Fossil Medullosans

Medullosa-Macroneuropteris
Medullosa sp. (reconstruction) and Macroneuropteris scheuchzeri (fossil)

Medullosans are a group of seed plants that are commonly, albeit incorrectly, called seed ferns. Medullosans produce seeds, not spores, and are more closely related to conifers and flowering plants than to ferns. This misnomer arose because the leaves of Medullosans are very similar to and often mistaken for the leaves of ferns.
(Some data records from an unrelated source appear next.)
==> src/rtl/ref_bank_loader.sv <==
// ref_bank_loader: streams 64-bit pixel words from an upstream source into a
// rotating set of reference banks, one BURST_LEN-word burst per bank, and
// tracks how many written bank segments the consumer has not yet released.
// Ports:
//   clk, rst_n              clock, async active-low reset
//   start, burst_total      begin a load of burst_total bursts (0 means 1)
//   in_valid, in_data       upstream word; in_ready accepts it
//   seg_release             consumer frees one occupied segment
//   beg_en, bank_sel        registered bank write strobe and one-hot select
//   ref_out                 registered bank write data
//   seg_done, seg_bank,     pulse and location of a completed burst
//   seg_idx
//   occupancy               written, unreleased segments
//   busy, load_done         activity flag and end-of-load pulse
//   rel_err                 sticky release-underflow flag
module ref_bank_loader #(
  parameter int unsigned NUM_BANKS = 4,
  parameter int unsigned BURST_LEN = 24,
  parameter int unsigned SEGS      = 4,
  localparam int unsigned BANK_W   = (NUM_BANKS > 1) ? $clog2(NUM_BANKS) : 1,
  localparam int unsigned SEG_W    = (SEGS > 1) ? $clog2(SEGS) : 1
) (
  input  logic                 clk,
  input  logic                 rst_n,
  input  logic                 start,
  input  logic [7:0]           burst_total,
  input  logic                 in_valid,
  input  logic [63:0]          in_data,
  output logic                 in_ready,
  input  logic                 seg_release,
  output logic                 beg_en,
  output logic [NUM_BANKS-1:0] bank_sel,
  output logic [63:0]          ref_out,
  output logic                 seg_done,
  output logic [BANK_W-1:0]    seg_bank,
  output logic [SEG_W-1:0]     seg_idx,
  output logic [4:0]           occupancy,
  output logic                 busy,
  output logic                 load_done,
  output logic                 rel_err
);

  localparam int unsigned WORD_W = (BURST_LEN > 1) ? $clog2(BURST_LEN) : 1;
  localparam int unsigned OCC_W  = 5;
  localparam int unsigned CAP    = NUM_BANKS * SEGS;

  typedef enum logic [1:0] {
    IDLE  = 2'd0,
    XFER  = 2'd1,
    STALL = 2'd2
  } state_t;

  state_t              state;
  logic [WORD_W-1:0]   word_cnt;
  logic [7:0]          burst_cnt;
  logic [7:0]          burst_goal;
  logic [BANK_W-1:0]   bank_ptr;
  logic [SEG_W-1:0]    seg_ptr;

  logic                xfer_c;
  logic                last_word_c;
  logic                complete_c;
  logic                last_burst_c;
  logic                rel_bad_c;
  logic                full_nxt_c;
  logic [OCC_W-1:0]    occ_nxt_c;

  // in_ready is a registered copy of "state is XFER", so it doubles as the
  // handshake qualifier.
  assign xfer_c       = in_valid && in_ready;
  assign last_word_c  = (word_cnt == WORD_W'(BURST_LEN - 1));
  assign complete_c   = xfer_c && last_word_c;
  assign last_burst_c = (burst_cnt == (burst_goal - 8'd1));
  // A release with nothing occupied is an error unless a burst completes
  // in the same cycle, in which case the two cancel.
  assign rel_bad_c    = seg_release && (occupancy == '0) && !complete_c;
  assign full_nxt_c   = (occ_nxt_c >= OCC_W'(CAP));

  // Next occupancy: completion and release cancel when simultaneous.
  always_comb begin
    occ_nxt_c = occupancy;
    if (complete_c && !seg_release) begin
      occ_nxt_c = occupancy + OCC_W'(1);
    end else if (!complete_c && seg_release && (occupancy != '0)) begin
      occ_nxt_c = occupancy - OCC_W'(1);
    end
  end

  // Control FSM, counters, pointers and all registered outputs.
  always_ff @(posedge clk or negedge rst_n) begin
    if (!rst_n) begin
      state      <= IDLE;
      word_cnt   <= '0;
      burst_cnt  <= '0;
      burst_goal <= 8'd1;
      bank_ptr   <= '0;
      seg_ptr    <= '0;
      in_ready   <= 1'b0;
      beg_en     <= 1'b0;
      bank_sel   <= '0;
      ref_out    <= '0;
      seg_done   <= 1'b0;
      seg_bank   <= '0;
      seg_idx    <= '0;
      occupancy  <= '0;
      busy       <= 1'b0;
      load_done  <= 1'b0;
      rel_err    <= 1'b0;
    end else begin
      beg_en    <= 1'b0;
      bank_sel  <= '0;
      seg_done  <= 1'b0;
      load_done <= 1'b0;
      occupancy <= occ_nxt_c;
      if (rel_bad_c) begin
        rel_err <= 1'b1;
      end

      // Datapath: one registered bank write per accepted word.
      if (xfer_c) begin
        beg_en   <= 1'b1;
        bank_sel <= NUM_BANKS'(1) << bank_ptr;
        ref_out  <= in_data;
        if (last_word_c) begin
          word_cnt  <= '0;
          burst_cnt <= burst_cnt + 8'd1;
          seg_done  <= 1'b1;
          seg_bank  <= bank_ptr;
          seg_idx   <= seg_ptr;
          // Segment advances each time the bank rotation wraps.
          if (bank_ptr == BANK_W'(NUM_BANKS - 1)) begin
            bank_ptr <= '0;
            seg_ptr  <= (seg_ptr == SEG_W'(SEGS - 1)) ? '0 : seg_ptr + SEG_W'(1);
          end else begin
            bank_ptr <= bank_ptr + BANK_W'(1);
          end
        end else begin
          word_cnt <= word_cnt + WORD_W'(1);
        end
      end

      case (state)
        IDLE: begin
          if (start) begin
            word_cnt   <= '0;
            burst_cnt  <= '0;
            burst_goal <= (burst_total == 8'd0) ? 8'd1 : burst_total;
            busy       <= 1'b1;
            if (full_nxt_c) begin
              state    <= STALL;
              in_ready <= 1'b0;
            end else begin
              state    <= XFER;
              in_ready <= 1'b1;
            end
          end
        end
        XFER: begin
          // Decisions happen only at burst boundaries.
          if (complete_c) begin
            if (last_burst_c) begin
              load_done <= 1'b1;
              state     <= IDLE;
              in_ready  <= 1'b0;
              busy      <= 1'b0;
            end else if (full_nxt_c) begin
              state    <= STALL;
              in_ready <= 1'b0;
            end
          end
        end
        STALL: begin
          if (seg_release) begin
            state    <= XFER;
            in_ready <= 1'b1;
          end
        end
        default: begin
          state    <= IDLE;
          in_ready <= 1'b0;
          busy     <= 1'b0;
        end
      endcase
    end
  end

endmodule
Medullosans lived all over the landscape during the Carboniferous and Permian periods. Some medullosans grew as trees, reaching about 33 feet (10 meters) tall, while others grew as vines, entwined around other plants. The tree-form is notable for having leaves that were up to 10 feet (3 meters) long. Medullosan seeds varied greatly in size from less than an inch to several inches in length, and the largest were among the biggest seeds recovered from the fossil record until the Cenozoic Era (over 150 million years later).

Neuropteris

Neuropteris is one of several form-genera for isolated pinnules of Medullosans. Neuropteris pinnules are characterized by cordate (heart-shaped) base and numerous, fine secondary veins arising from a primary (mid-) vein. The primary vein is usually well-developed and usually does not reach the tip of the pinnule. The secondary veins branch one or more times dichotomously (dividing into two) between the primary vein and the edge of the pinnule. Each Neuropteris pinnule is separated from the axis/pinna by a short stalk.

Neuropteris may be distinguished from Alethopteris and Pseudomariopteris by the stalks that separate the pinnules from the aixs/pinna, and from Sphenopteris by the absence of well developed lobes on pinnules well back from the tip of the axis (Neuropteris pinnules at the very tip of an axis show usually two lobes at their base).

Neuropteris has recently be split into several separate form-genera reflecting (we hope) more appropriate biological species (e.g., Macroneuropteris). However, to assign Neuropteris to it current proper genus relies on characters of the leaf cuticle that are often not preserved and which require chemical treatment and compound microscopes to discern. Neuropteris is therefore retained here for practical usage in field collections.